Looking After your little horse

    Food Shelter, Water, ,Pasture, Exercise and Attention!

  1. Shelter.

    All horses need shelter - whether they come in at night or stay out all day they will need at least a three-sided shelter.  Either a tent or a shed will suffice with an open door to allow your horse to take shelter form storms, the sun or flies. We use tents - They are durable, movable and don't get destroyed by naughty horses!

  2. Water.

    Privide a constant supply of clean water, winter and summer.
  3. Pasture.

    Good pasture is vital for a growing horse. One acre of accessible roaming area is sufficient for each animal unless you intend stabling the horse at night, then you can probably half this.. The pasture must be grassy, pooh picked regularly or harrowed.

    Provide Enough room to exercise and run. A miniature horse is a pet that requires room to roam. You must have a securely fenced field with either low electric fencingfence1 or if your are using post and rail fencing, at least 3 low rails.  and have a freely available fresh supply of water.


  1. Hay
    For a horse with little or no access to good grass, quality hay should be the majority, if not all of their diet. In addition, grains or propriety mixtures can comprise up to 10% of their dietary needs and you can provide the occasional healthy snack as a treat. Miniature horses eat the exact same things a regular horse eats, just in smaller amounts.  If you want to make any changes to your horse's feed, it is best to do so over a two-week period, and very gradually.  You do not want to induce colic, even if the change in diet will be for the better. 

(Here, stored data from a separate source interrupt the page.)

`config.mk`:
```
export PLATFORM = sky130hd
export DESIGN_NAME = cordic_unit
export DESIGN_NICKNAME = d
export VERILOG_FILES = /design/src/rtl/cordic_unit.sv
export SDC_FILE = /design/constraint.sdc
export NUM_CORES = 1
export LEC_CHECK = 0
export ABC_AREA = 1
export BUFFER_PORTS_ARGS = -buffer_cell sky130_fd_sc_hd__buf_4
export CAP_MARGIN = 30
export CORE_ASPECT_RATIO = 0.7
export CORE_UTILIZATION = 50
export CTS_CLUSTER_SIZE = 16
export DETAILED_ROUTE_END_ITERATION = 10
export PLACE_DENSITY = 0.68
export SLEW_MARGIN = 20
export SYNTH_ARGS = -nofsm -noshare
export SYNTH_HDL_FRONTEND = slang
export SYNTH_SLANG_ARGS = --single-unit
```
`constraint.sdc`:
```
create_clock -name clk -period 5.4 [get_ports clk]
set_input_delay 1.08 -clock clk [delete_from_list [all_inputs] [get_ports clk]]
set_output_delay 1.08 -clock clk [all_outputs]
set_load 0.02 [all_outputs]
```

    Horses are natural foragers, and they are designed to food all day long.  The ability to have food constantly available is best for the horse's mental state, as well as prevention of colic, ulcers, and other physical maladies.  Also be sure to get the best quality hay you can find; make sure it is free of dust and mold primarily, as well as free of debris, dirt, and weeds.

    At least 2 full hay nets should be fed to each miniature horse each day. I feed morning and evening if they are not out at grass..

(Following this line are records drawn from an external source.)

<file path="src/rtl/sim_halt_monitor.sv">
// End-of-run detector for the cortex_m0 fetch stream: halts on BKPT, B ., a stuck PC
// or an exhausted cycle budget, and reports cause, PC and run statistics.
module sim_halt_monitor #(
    parameter logic [31:0] MAX_CYCLES  = 32'd1000,
    parameter int          LOOP_REPEAT = 4
) (
    input  logic        clk,
    input  logic        rst,
    input  logic        instr_valid,
    input  logic [31:0] instr_pc,
    input  logic [15:0] instr,
    output logic        halted,
    output logic [1:0]  halt_cause,
    output logic [31:0] halt_pc,
    output logic [31:0] cycle_count,
    output logic [31:0] retired_count
);

    // state  | meaning
    // RUN    | watching fetches, counters advancing
    // HALTED | cause/pc latched, everything frozen until rst
    typedef enum logic {ST_RUN = 1'b0, ST_HALTED = 1'b1} state_t;

    localparam logic [31:0] LOOP_REPEAT_W = 32'(LOOP_REPEAT);

    state_t      r_state;
    state_t      w_state_nxt;
    logic [1:0]  r_cause;
    logic [31:0] r_halt_pc;
    logic [31:0] r_cycles;
    logic [31:0] r_retired;
    logic [31:0] r_last_pc;
    logic [7:0]  r_rep;

    logic        w_run;
    logic [7:0]  w_rep_nxt;
    logic        w_ev_bkpt;
    logic        w_ev_self;
    logic        w_ev_rep;
    logic        w_ev_tmo;
    logic        w_halt_ev;
    logic [1:0]  w_cause;
    logic [31:0] w_pc;

    assign w_run     = (r_state == ST_RUN);
    // rep saturates so a very long stall cannot wrap back through LOOP_REPEAT
    assign w_rep_nxt = (instr_pc == r_last_pc) ? ((r_rep == 8'hFF) ? 8'hFF : r_rep + 8'd1)
                                               : 8'd1;
    assign w_ev_bkpt = w_run && instr_valid && (instr[15:8] == 8'hBE);
    assign w_ev_self = w_run && instr_valid && (instr == 16'hE7FE);
    assign w_ev_rep  = w_run && instr_valid && ({24'd0, w_rep_nxt} == LOOP_REPEAT_W);
    assign w_ev_tmo  = w_run && ((r_cycles + 32'd1) == MAX_CYCLES);
    assign w_halt_ev = w_ev_bkpt || w_ev_self || w_ev_rep || w_ev_tmo;

    always_ff @(posedge clk) begin
        if (rst) begin
            r_state <= ST_RUN;
        end else begin
            r_state <= w_state_nxt;
        end
    end

    always_comb begin
        w_state_nxt = r_state;
        case (r_state)
            ST_RUN:    if (w_halt_ev) w_state_nxt = ST_HALTED;
            ST_HALTED: w_state_nxt = ST_HALTED;
            default:   w_state_nxt = ST_RUN;
        endcase
    end

    always_comb begin
        w_cause = 2'd3;
        w_pc    = 32'd0;
        if (w_ev_bkpt) begin
            w_cause = 2'd0;
            w_pc    = instr_pc;
        end else if (w_ev_self) begin
            w_cause = 2'd1;
            w_pc    = instr_pc;
        end else if (w_ev_rep) begin
            w_cause = 2'd2;
            w_pc    = instr_pc;
        end
    end

    always_ff @(posedge clk) begin
        if (rst) begin
            r_cause   <= 2'd0;
            r_halt_pc <= 32'd0;
            r_cycles  <= 32'd0;
            r_retired <= 32'd0;
            r_last_pc <= 32'd0;
            r_rep     <= 8'd0;
        end else if (w_run) begin
            r_cycles <= r_cycles + 32'd1;
            if (instr_valid) begin
                r_last_pc <= instr_pc;
                r_rep     <= w_rep_nxt;
                if (!w_halt_ev) r_retired <= r_retired + 32'd1;
            end
            if (w_halt_ev) begin
                r_cause   <= w_cause;
                r_halt_pc <= w_pc;
            end
        end
    end

    assign halted        = (r_state == ST_HALTED);
    assign halt_cause    = r_cause;
    assign halt_pc       = r_halt_pc;
    assign cycle_count   = r_cycles;
    assign retired_count = r_retired;

endmodule

</file>
<file path="config.mk">
export PLATFORM = sky130hd
export DESIGN_NAME = sim_halt_monitor
export DESIGN_NICKNAME = d
export VERILOG_FILES = /design/src/rtl/sim_halt_monitor.sv
export SDC_FILE = /design/constraint.sdc
export NUM_CORES = 1
export LEC_CHECK = 0
export ABC_CLOCK_PERIOD_IN_PS = 3700
export BUFFER_PORTS_ARGS = -buffer_cell sky130_fd_sc_hd__buf_2
export CORE_MARGIN = 2
export CORE_UTILIZATION = 43
export CTS_CLUSTER_SIZE = 12
export DETAILED_ROUTE_END_ITERATION = 16
export PLACE_DENSITY = 0.64
export SYNTH_ARGS = -nofsm -noshare
export SYNTH_HDL_FRONTEND = slang
export SYNTH_SLANG_ARGS = --single-unit
</file>
<file path="constraint.sdc">
create_clock -name clk -period 3.7 [get_ports clk]
set_input_delay 0.555 -clock clk [delete_from_list [all_inputs] [get_ports clk]]
set_output_delay 0.555 -clock clk [all_outputs]
set_load 0.005 [all_outputs]
</file>
; Word-level counts from Yosys, hierarchy flattened
; Cells that the tools add are included.
[totals]
regBits = 139
inputBits = 51
out_inout_bits = 99
word_cells = 39
[classes]
add_sub_neg = 3
eq_ne = 6
muxes = 10
n_bitwise = 2
reduce_logical = 11
[op_table]
columns = operator, count
row1 = $mux W32, 3
row2 = $add A32 B1 Y32 const B, 2
row3 = $eq A32 B10 Y1 const B, 1
row4 = $eq A32 B32 Y1, 1
row5 = $eq A16 B16 Y1 const B, 1
row6 = $eq A8 B8 Y1 const B, 2
row7 = $mux W8, 2
row8 = $add A8 B1 Y8 const B, 1
row9 = $eq A8 B3 Y1 const B, 1
row10 = $logic_and A1 B1 Y1, 5
row11 = $mux W2, 2
row12 = $reduce_and A2 Y1, 2
row13 = $logic_or A1 B1 Y1, 3
row14 = $reduce_and A3 Y1, 1
row15 = $mux W1, 2
row16 = $not A1 Y1, 2
row17 = $pmux W1 S2, 1

; Logic depth before layout (Yosys ltp)
; Gate-level depths: netlist of the first run.
[logic_depth]
ltp_word = 9
depth_mapped = 13
depth_no_buf = 9

; Least setup slack after synthesis of the first run
; Ideal clock, no wire load.
[synth_timing]
kind = register to register
from = reg r_cycles[0], in the netlist cycle_count[0]
to = reg r_retired[1], in the netlist retired_count[1]
setup_ps = 115
arrival_time_ps = 2986
required_ps = 3585
slack_ps = 599
stages_incl_launch_ff = 12
path_buffers = 2
period_less_slack_ps = 3101
path_cell_list = dfxtp_1 > ha_1 > nand4_1 > nor4_2 > nand2_1 > xnor2_1 > or4b_4 > nor4_4 > buf_6 > buf_6 > nor2_1 > a31o_1
[synth_between]
elab_chain_len = 6
[synth_rtl]
columns = element, line_no
row1 = "start, declared", 30  ; logic [31:0] r_cycles;
row2 = "start signal, assigned", 96  ; r_cycles <= r_cycles + 32'd1;
row3 = $add A32 B1 Y32, 52  ; assign w_ev_tmo = w_run && ((r_cycles + 32'd1) == MAX_CYCLES);
row4 = $eq A32 B10 Y1, 52
row5 = $logic_and A1 B1 Y1, 52
row6 = $logic_or A1 B1 Y1, 53  ; assign w_halt_ev = w_ev_bkpt || w_ev_self || w_ev_rep || w_ev_tmo;
row7 = $not A1 Y1 (no line), n/a
row8 = $reduce_and A3 Y1 (no line), n/a
row9 = "end signal, assigned", 100  ; if (!w_halt_ev) r_retired <= r_retired + 32'd1;
row10 = "end, declared", 31  ; logic [31:0] r_retired;
; Every way passes these cells.
; A chain may end at the register's enable or synchronous reset.

; Final worst setup path of the first run
[layout_timing]
from = reg r_cycles[0], in the netlist cycle_count[0]
to = reg r_retired[28], in the netlist retired_count[28]
; The elaborated chain is that of the path after synthesis.

==> out/results.ini, run 1 <==
[synth]
synthesis.nets = 922
synth_top_area_share_pct = 39.6
yosys-top-cells-area = dfxtp_1 40%, nand2_1 6.9%, xnor2_1 6.9%
yosysTopAreaCell = dfxtp_1
synthSimpleGateAreaFrac_pct = 29.7
synth_area_sq_um = 7030
synth_xor_xnor_area_share_pct = 9.10
ys_ff_latch = 139
synth.distinct_cells = 61
synth_compound_area_share_pct = 14.7
ys_seq_area_share_pct = 39.6
synth_top_family_by_area = simple AND/OR/NAND/NOR gates
synth-edff-count = 0
muxShareOfSynthArea_pct = 2.01
synth.avg_cell_area_sq_um = 8.10
synth_common_cells = 139 x dfxtp_1, 129 x nand2_1, 100 x nor2_1
synthCells = 868
ys_warn_count = 0
synth_adder_area_share_pct = 0.534
async_flop_share_pct = 0
synth_most_common_cell = dfxtp_1
synthFlopType = dfxtp_1

[sta]
worst_pin_slew_ns = 0.535
max_freq_mhz = 295
finalMaxSlewViolations = 0
tns_ns = 0
hold_violations = 0
worst_slack_ns = 0.308
rsz0062_at_grt = no
min_period_ns = 3.39
skew_ns = 0.00747
max-slew-margin-rel_pct = 64.0
layout_worst_path_cycle_share_pct = 91.7
finalSetupViolations = 0

[job]
cap_violations = 0

[worst_setup_path]
r2r_cells = 10
end_kind = flip-flop
crit_top_cell = nor4_4
crit_fanout = 63
slowest_delay_ns = 0.50
r2r_start = cycle_count[0]
cp_slowest_cell = or4b_4
rr_endpoint = retired_count[28]
worstPathRequired_ns = 4.01
cp_cell_sequence = ha_1, nand4_1, nor4_4, nand2_1, xnor2_1, or4b_4, nor4_4, buf_12, nor3_1, mux2_1
worstPathArrival_ns = 3.70
r2r_setup_slack_ns = 0.31
worstSetupStartpointType = flip-flop
worst-setup-path-type = reg -> reg

[power]
p_total_mw = 3.41
p_sw_share_pct = 23.3
pwr_density_cell_nw_per_um2 = 399
pwr-share-clk_pct = 49.0
internal_power_mw = 2.62
p_seq_share_pct = 45.2
power.switching_mw = 0.794
vdd_ir_drop_max_uv = 310
comb_power_share_pct = 5.8
p_leak_nw = 3.55

[global_routing]
grt_pass1_wl_mm = 30.2
antenna_found_initial = 1
grt-ovfl-total = 0
grt_max_degree = 70
grt.total_usage_pct = 21.1
grt_pass1_vias = 5935

[placement]
placed_cell_area_sq_um = 7970
pre_cts_ws_ns = 0.283
gp_congestion = 0.850
place.port_buffers = 149
dpl.hpwl_mm = 12.9

[min_path]
min_to = r_last_pc[9]
hp-class = in -> reg
worstHoldStart = instr_pc[9]
min_path_cells = 3

[clock_network]
clk_path_buf_depth = 2
clock-root-buffer = clkbuf_16
path_clk_slew_ns = 0.06
post-cts-setup-buffers = 0
tritoncts = done
cts_hold_buffers = 0
clock-sinks = 139
cts_buffers = 17
htreeDepth = 4
post_cts_resized = 0
clk_latency_ns = 0.42

[final_layout]
fillers = 1551
finish.instance_area_sq_um = 8560
fin_nets = 1052
drive_gt1_share_pct = 21.6
area_delta_synth_final_pct = 21.8
utilization_pct = 53.7
diodes = 0

[routing]
drt-pass1-iter-count = 5
avgViaCountPerCell = 5.39
wl_per_cell_microns = 15.3
drt_iter0_drc = 446
wl_mm = 18.7
drc_errors = 0
routed-via-count = 6611
final_antenna_net_count = 0

[die]
pin_count = 150
rows = 46
die_h_microns = 132
core_sq_um = 15900
dieArea_sq_um = 17400
initial_core_util_pct = 44.1
dieWidth_microns = 132

[status]
status = complete, no violations

## routing by layer
layer | GRT usage [%] | part of all wire, % | up-vias
met5 | 0 | 0.059 | -
met2 | 33.6 | 46 | 163
li1 | - | - | 3348
met3 | 6.15 | 6.2 | 19
met4 | 5.86 | 0.99 | 2
met1 | 28.0 | 46 | 3079
## worst max-delay path by stage
stage                        start                end  slack, ns  cells after the start
global placement    cycle_count[0]  retired_count[30]       0.32                     11
floorplan           cycle_count[0]   retired_count[1]       0.60                     11
finish              cycle_count[0]  retired_count[28]       0.31                     10
global route        cycle_count[0]  retired_count[28]       0.04                     11
CTS                 cycle_count[0]  retired_count[30]       0.27                     11
detailed placement  cycle_count[0]  retired_count[30]       0.28                     11
## critical path, delay by kind of cell (launching register included)
family                     cells  cell delay [ns]
and+or+nand+nor                6             1.64
DFF                            1             0.48
adders and majority gates      1             0.37
buffers and inverters          1             0.29
xor gates and xnor gates       1             0.15
muxes                          1             0.33
## through the flow
step / hold WS, ns / instances
6_report: 0.399 / 1226
4_1_cts: 0.383 / 1226
2_1_floorplan: 0.449 / 868
5_1_grt: 0.401 / 1226
3_3_place_gp: 0.454 / 1195
3_5_place_dp: 0.460 / 1195
## area by class of cell
| type | instances | area (sq um) | share of cell area [%] |
|---|---|---|---|
| multi-input cells | 659 | 3960 | 46.2 |
| flip-flops and latches | 139 | 2780 | 32.5 |
| repair buffers | 170 | 931 | 10.9 |
| clock buffers | 19 | 453 | 5.29 |
| well taps | 216 | 270 | 3.16 |
| clock inverters | 12 | 124 | 1.45 |
| inverters | 11 | 41.3 | 0.483 |
## power by group through the flow
stage	Sequential (mW)	Combinational [mW]	Clock, mW
2_1_floorplan	1.57	0.117	0
3_3_place_gp	1.58	0.198	0
3_5_place_dp	1.58	0.200	0
4_1_cts	1.54	0.201	1.70
5_1_grt	1.55	0.221	1.77
6_report	1.54	0.199	1.67
## logic make-up after synthesis
logic type | Yosys count
buffers and inverters | 70
adder cells (fa/ha/maj) | 3
AO/OA/AOI/OAI | 153
XOR/XNOR | 73
flip-flops | 139
multiplexers | 13
AND/OR/NAND/NOR | 417
## cell usage in the layout (no fill, tap or decap), drive strengths merged, types with 20 or more instances in the layout
master	count
a21oi	61
a2bb2oi	32
buf	170
dfxtp	139
nand2	129
nand3	35
nand4	30
nor2	100
nor3	20
nor4	20
xnor2	55
## state kept, by name (all words and copies together) (netlist names)
signal,cells
r_last_pc,32
retired_count,32
halted,1
halt_cause,2
halt_pc,32
cycle_count,32
r_rep,8
(Power assumes the default switching activity.)
==> run 2: changes to the inputs <==
Settings changed: REMOVE_ABC_BUFFERS set to 1.
==> out/results.ini, run 2 (synthesized netlist as in run 1, its figures left out) <==
[global_routing]
antenna_found_initial = 1  ; unchanged
grt_pass1_vias = 6046  ; was 5935
grt_max_degree = 65  ; was 70
grt_pass1_wl_mm = 30.4  ; was 30.2 mm
grt-ovfl-total = 0  ; unchanged
grt.total_usage_pct = 20.9  ; was 21.1%

[clock_network]
cts_buffers = 17  ; unchanged
clk_latency_ns = 0.42  ; about the same
clock-root-buffer = clkbuf_16  ; unchanged
path_clk_slew_ns = 0.06  ; about the same
tritoncts = done  ; unchanged
htreeDepth = 4  ; unchanged
cts_hold_buffers = 0  ; unchanged
clock-sinks = 139  ; unchanged
post-cts-setup-buffers = 0  ; unchanged
clk_path_buf_depth = 2  ; unchanged
post_cts_resized = 0  ; unchanged

[sta]
max-slew-margin-rel_pct = 58.5  ; was 64.0%
finalMaxSlewViolations = 0  ; unchanged
max_freq_mhz = 305  ; was 295 MHz
skew_ns = 0.00564  ; was 0.00747 ns
rsz0062_at_grt = no  ; unchanged
tns_ns = 0  ; unchanged
worst_pin_slew_ns = 0.623  ; was 0.535 ns
layout_worst_path_cycle_share_pct = 88.7  ; was 91.7%
min_period_ns = 3.28  ; was 3.39 ns
whs_ns = 0.404  ; was 0.399 ns
hold_violations = 0  ; unchanged
worst_slack_ns = 0.419  ; was 0.308 ns
finalSetupViolations = 0  ; unchanged

[power]
pwr-share-clk_pct = 46.7  ; was 49.0%
p_seq_share_pct = 47.5  ; was 45.2%
p_total_mw = 3.25  ; was 3.41 mW
p_leak_nw = 3.52  ; was 3.55 nW
internal_power_mw = 2.46  ; was 2.62 mW
vdd_ir_drop_max_uv = 303  ; was 310 uV
power.switching_mw = 0.786  ; was 0.794 mW
pwr_density_cell_nw_per_um2 = 382  ; was 399 nW/um^2
comb_power_share_pct = 5.8  ; about the same
p_sw_share_pct = 24.2  ; was 23.3%

[routing]
wl_mm = 18.2  ; was 18.7 mm
routed-via-count = 6674  ; was 6611
avgViaCountPerCell = 5.43  ; was 5.39
final_antenna_net_count = 0  ; unchanged
drt_iter0_drc = 345  ; was 446
wl_per_cell_microns = 14.8  ; was 15.3 microns
drt-pass1-iter-count = 5  ; unchanged
drc_errors = 0  ; unchanged

[final_layout]
utilization_pct = 53.3  ; was 53.7%
regArea_sq_um = 2780  ; unchanged
fin_nets = 1053  ; was 1052
final_common_cell = buf_2  ; unchanged
instances_no_fill = 1228  ; was 1226
area_delta_synth_final_pct = 20.9  ; was 21.8%
drive_gt1_share_pct = 21.6  ; about the same
fillers = 1562  ; was 1551
mostFrequentLayoutCells = 148 x buf_2, 139 x dfxtp_1, 129 x nand2_1  ; unchanged
finish.instance_area_sq_um = 8500  ; was 8560 sq um
multi_input_area_sq_um = 3950  ; was 3960 sq um

[placement]
gp_congestion = 0.861  ; was 0.850
place.port_buffers = 149  ; unchanged
dpl.hpwl_mm = 12.4  ; was 12.9 mm
placed_cell_area_sq_um = 7980  ; was 7970 sq um
pre_cts_ws_ns = 0.395  ; was 0.283 ns
place_inst = 1196  ; was 1195

[die]
pin_count = 150  ; unchanged
initial_core_util_pct = 44.1  ; unchanged
rows = 46  ; unchanged
die_h_microns = 132  ; unchanged
core_sq_um = 15900  ; unchanged
dieArea_sq_um = 17400  ; unchanged
dieWidth_microns = 132  ; unchanged

[min_path]
hp-class = in -> reg  ; unchanged

[status]
status = complete, no violations  ; unchanged

[worst_setup_path]
worst-setup-path-type = reg -> reg  ; unchanged
worstSetupStartpointType = flip-flop  ; unchanged
worstPathRequired_ns = 4.05  ; was 4.01 ns
worstPathArrival_ns = 3.63  ; was 3.70 ns
end_kind = flip-flop  ; unchanged
crit_fanout = 57  ; was 63

[job]
cap_violations = 0  ; unchanged

run 2: power by group through the flow:
stage | sequential (mW) | clock [mW] | combinational [mW]
after floorplan | 1.57 | 0 | 0.0914
after global placement | 1.58 | 0 | 0.190
after detailed placement | 1.58 | 0 | 0.190
after CTS | 1.54 | 1.55 | 0.192
after global routing | 1.55 | 1.62 | 0.213
final | 1.54 | 1.52 | 0.190
run 2: routing by layer:
layer  track usage (%)  routed length, microns  vias to the layer above
li1                  -                       -                     3339
met1              28.6                    8750                     3123
met2              32.7                    8170                      194
met3              5.54                    1100                       18
met4              5.74                     201                        0
met5                 0                       0                        -
run 2: layout make-up:
| cell class | instances | share of cell area, % |
|---|---|---|
| Multi-Input combinational cell | 659 | 46.4 |
| Clock buffer | 19 | 5.21 |
| Inverter | 11 | 0.486 |
| Clock inverter | 12 | 0.883 |
| Tap cell | 216 | 3.18 |
| Antenna cell | 1 | 0.0294 |
| Timing Repair Buffer | 171 | 11.0 |
| Sequential cell | 139 | 32.7 |
run 2: critical path, cell delays in order (launching register included):
cell and delay [ns]:
dfxtp_1 0.45, ha_1 0.32, nand4_1 0.18, nor4_2 0.30, buf_4 0.19, nand4_1 0.10
xnor2_1 0.15, or3_1 0.39, nor4_4 0.28, buf_12 0.29, buf_4 0.27, o21ai_0 0.13
a21oi_1 0.13
run 2: path summary, 6_finish.rpt:
kind             startpoint           endpoint  slack (ns)  depth (start not counted)
max          cycle_count[0]  retired_count[14]        0.42                         12
min            instr_pc[27]      r_last_pc[27]        0.40                          3
max reg2reg  cycle_count[0]  retired_count[14]        0.42                         12
min reg2reg   r_last_pc[26]      r_last_pc[26]        0.47                          2
==> run 3: changes to the inputs <==
Settings changed: GPL_TIMING_DRIVEN set to 0.
==> out/results.ini, run 3 (synthesized netlist as in run 1, its figures left out) <==
[status]
status = complete, no violations  ; unchanged

[power]
p_seq_share_pct = 44.7  ; was 47.5%
power.switching_mw = 0.791  ; was 0.786 mW
p_leak_nw = 3.53  ; was 3.52 nW
vdd_ir_drop_max_uv = 302  ; was 303 uV
pwr-share-clk_pct = 49.7  ; was 46.7%
comb_power_share_pct = 5.5  ; was 5.8%
p_total_mw = 3.45  ; was 3.25 mW
internal_power_mw = 2.66  ; was 2.46 mW
p_sw_share_pct = 22.9  ; was 24.2%
pwr_density_cell_nw_per_um2 = 403  ; was 382 nW/um^2

[min_path]
worstHoldStart = instr_pc[26]  ; was instr_pc[27]
hp-class = in -> reg  ; unchanged
min_to = r_last_pc[26]  ; was r_last_pc[27]
min_path_cells = 3  ; unchanged

[final_layout]
fin_nets = 1043  ; was 1053
instances_no_fill = 1219  ; was 1228
final_common_cell = buf_2  ; unchanged
mostFrequentLayoutCells = 148 x buf_2, 138 x dfxtp_1, 128 x nand2_1  ; was 148 x buf_2, 139 x dfxtp_1, 129 x nand2_1
area_delta_synth_final_pct = 22.1  ; was 20.9%
fillers = 1547  ; was 1562
drive_gt1_share_pct = 21.5  ; was 21.6%

[die]
pin_count = 150  ; unchanged
dieWidth_microns = 132  ; unchanged
die_h_microns = 132  ; unchanged
core_sq_um = 15900  ; unchanged
rows = 46  ; unchanged
initial_core_util_pct = 44.1  ; unchanged
dieArea_sq_um = 17400  ; unchanged

[placement]
dpl.hpwl_mm = 11.9  ; was 12.4 mm
pre_cts_ws_ns = -1.00  ; was 0.395 ns
gp_congestion = 0.864  ; was 0.861
place_inst = 1181  ; was 1196
place.port_buffers = 149  ; unchanged

[clock_network]
clock-sinks = 139  ; unchanged
cts_buffers = 17  ; unchanged
clk_path_buf_depth = 2  ; unchanged
cts_hold_buffers = 0  ; unchanged
clk_latency_ns = 0.42  ; about the same
path_clk_slew_ns = 0.06  ; about the same
clock-root-buffer = clkbuf_16  ; unchanged
tritoncts = done  ; unchanged
htreeDepth = 4  ; unchanged

[routing]
drc_errors = 0  ; unchanged
drt_iter0_drc = 259  ; was 345
avgViaCountPerCell = 5.38  ; was 5.43
wl_mm = 18.2  ; about the same
drt-pass1-iter-count = 4  ; was 5
final_antenna_net_count = 0  ; unchanged
wl_per_cell_microns = 14.9  ; was 14.8 microns
routed-via-count = 6553  ; was 6674

[worst_setup_path]
slowest_delay_ns = 0.50  ; was 0.45 ns
r2r_cells = 11  ; was 12
worst-setup-path-type = reg -> reg  ; unchanged
crit_fanout = 20  ; was 57
rr_endpoint = retired_count[30]  ; was retired_count[14]
cp_slowest_cell = dfxtp_1  ; unchanged
r2r_start = cycle_count[0]  ; unchanged
end_kind = flip-flop  ; unchanged
critPathTopFamily = simple AND/OR/NAND/NOR gates  ; unchanged
worstPathRequired_ns = 4.01  ; was 4.05 ns
cp_num_buf_inv = 2  ; was 3
crit_top_cell = nor4_4
worstSetupStartpointType = flip-flop  ; unchanged
cp_cell_sequence = ha_2, nand4_1, nor4_4, nand2_1, xnor2_1, or4b_4, nor4_4, buf_6, buf_8, nor3_1, mux2_1  ; was ha_1, nand4_1, nor4_2, buf_4, nand4_1, xnor2_1, or3_1, nor4_4, buf_12, buf_4, o21ai_0, a21oi_1
r2r_setup_slack_ns = 0.14  ; was 0.42 ns
worstPathArrival_ns = 3.87  ; was 3.63 ns

[global_routing]
antenna_found_initial = 0  ; was 1
grt-ovfl-total = 0  ; unchanged
grt_pass1_vias = 5975  ; was 6046
grt_max_degree = 80  ; was 65
grt.total_usage_pct = 20.3  ; was 20.9%
grt_pass1_wl_mm = 29.5  ; was 30.4 mm

[sta]
finalSetupViolations = 0  ; unchanged
max_freq_mhz = 281  ; was 305 MHz
finalMaxSlewViolations = 0  ; unchanged
hold_violations = 0  ; unchanged
skew_ns = 0.00868  ; was 0.00564 ns
min_period_ns = 3.56  ; was 3.28 ns
worst_slack_ns = 0.140  ; was 0.419 ns
worst_pin_slew_ns = 0.994  ; was 0.623 ns
layout_worst_path_cycle_share_pct = 96.2  ; was 88.7%
max-slew-margin-rel_pct = 33.1  ; was 58.5%

[job]
cap_violations = 0  ; unchanged

-- run 3: changes by cell type in the layout (fill, tap and decap cells not counted), moves of 2 or more --
cell,before,now
bufinv_16,0,2
buf_4,21,4
buf_8,0,2
buf_6,0,4
clkbuf_8,1,4
clkinv_2,7,3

    In the winter I feed my hay in hay nets with reduced sized holes. They are much more expensive than normal hay nets and the holes are about 3cm across. If you fill one up it can take a horse all day to eat the contents which is much better for them, and very importantly the horses cannot get their feet stuck in the holes. 

  2. The Woes of Winter!

    We all have mud and bad weather, a lack of grass too but what can we do? - Make sure you have good quality hay readilly available all the time.  We made this handy hay shelter out of some pallets and used a small holed strong fishing net to make a bag big enough to hold 5 bales of hay.

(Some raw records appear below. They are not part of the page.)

File: src/rtl/bus_pkg.sv
// Shared types and constants for the memory-mapped bus arbiter and its decoder.
package bus_pkg;

  typedef enum logic [1:0] {
    IDLE   = 2'd0,
    ACCESS = 2'd1,
    RESP   = 2'd2
  } bus_state_t;

  // Decoder device ids; each maps to one bit of dev_en.
  localparam logic [2:0] DID_RAM  = 3'd0;
  localparam logic [2:0] DID_ROM  = 3'd1;
  localparam logic [2:0] DID_MAT  = 3'd2;
  localparam logic [2:0] DID_INT  = 3'd3;
  localparam logic [2:0] DID_REG  = 3'd4;
  localparam logic [2:0] DID_EXEC = 3'd5;
  localparam logic [2:0] DID_SPI  = 3'd6;

  localparam int NDEV_DEFAULT = 7;
  localparam int BUS_W        = 16;

  // Index width for a vector of n requesters; never zero.
  function automatic int idx_w(input int n);
    return (n > 1) ? $clog2(n) : 1;
  endfunction

endpackage

File: src/rtl/rr_arbiter.sv
// Combinational round-robin picker: the first requester after 'last', wrapping around.
module rr_arbiter
  import bus_pkg::*;
#(
  parameter int NREQ = 2,
  parameter int IDXW = idx_w(NREQ)
) (
  input  logic [NREQ-1:0] req,
  input  logic [IDXW-1:0] last,
  output logic [NREQ-1:0] gnt,
  output logic [IDXW-1:0] idx
);

  logic [IDXW-1:0] cand;
  logic            found;

  // Walk NREQ candidates starting just after 'last'; 'last' itself is checked last.
  always_comb begin
    gnt   = '0;
    idx   = '0;
    found = 1'b0;
    cand  = last;
    for (int i = 0; i < NREQ; i++) begin
      cand = (cand == IDXW'(NREQ - 1)) ? '0 : cand + 1'b1;
      if (!found && req[cand]) begin
        found     = 1'b1;
        gnt[cand] = 1'b1;
        idx       = cand;
      end
    end
  end

endmodule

    Feeding your miniature horse in the winter

  3. Sugar Beet pulp.  Beet pulp is is available in both powder (safest), or pellets (less safe) and . with or without molasses added for palatability.  Beet pulp is the by-product from sugar beets after the sugar has been extracted.  What's left is the pulp, which is high in sugar, calcium, and fiber, as well as a protein thrown in.  Because it expands a lot in water, it is must be soaked in water overnight in the case of the pellets and for at least half an hour in the case of powder, and kept in a very safe inaccessible place when stored. If a dog should find the pellets and eat some his stomach could easily swell and explode!.   I usually say that for every 1 part of beet you should add 10 parts of water, maybe less for some brands but keep adding until you get the recipe right and the end result is like porridge. Be careful on warm days, as the high sugar content can ferment the beet pulp. 

    Each time the horses will get a grain feed just after their hay . My grain feed is mostly pure oats with a bit of beet pulp.

    Groom often to form and reinforce a bond . On a weekly basis, inspect teeth and clean hooves. As with a larger horse, regular grooming, hoof and dental care is required to keep your pet healthy.

    See a farrier every 6 to 8 weeks. Your miniature pony must have its hooves trimmed on a regular basis to prevent problems.

 Veterinary care
Vaccinate one a year before the expiry date of the last vaccinations. Tetanus and Equine horse flue are the ones to do but check with your vet in your area to see if there is anything else. Ask your vet to show you how to clean the sheath (if applicable) and how to administer worming treatments parasite control. This will save the cost of extra vet visits.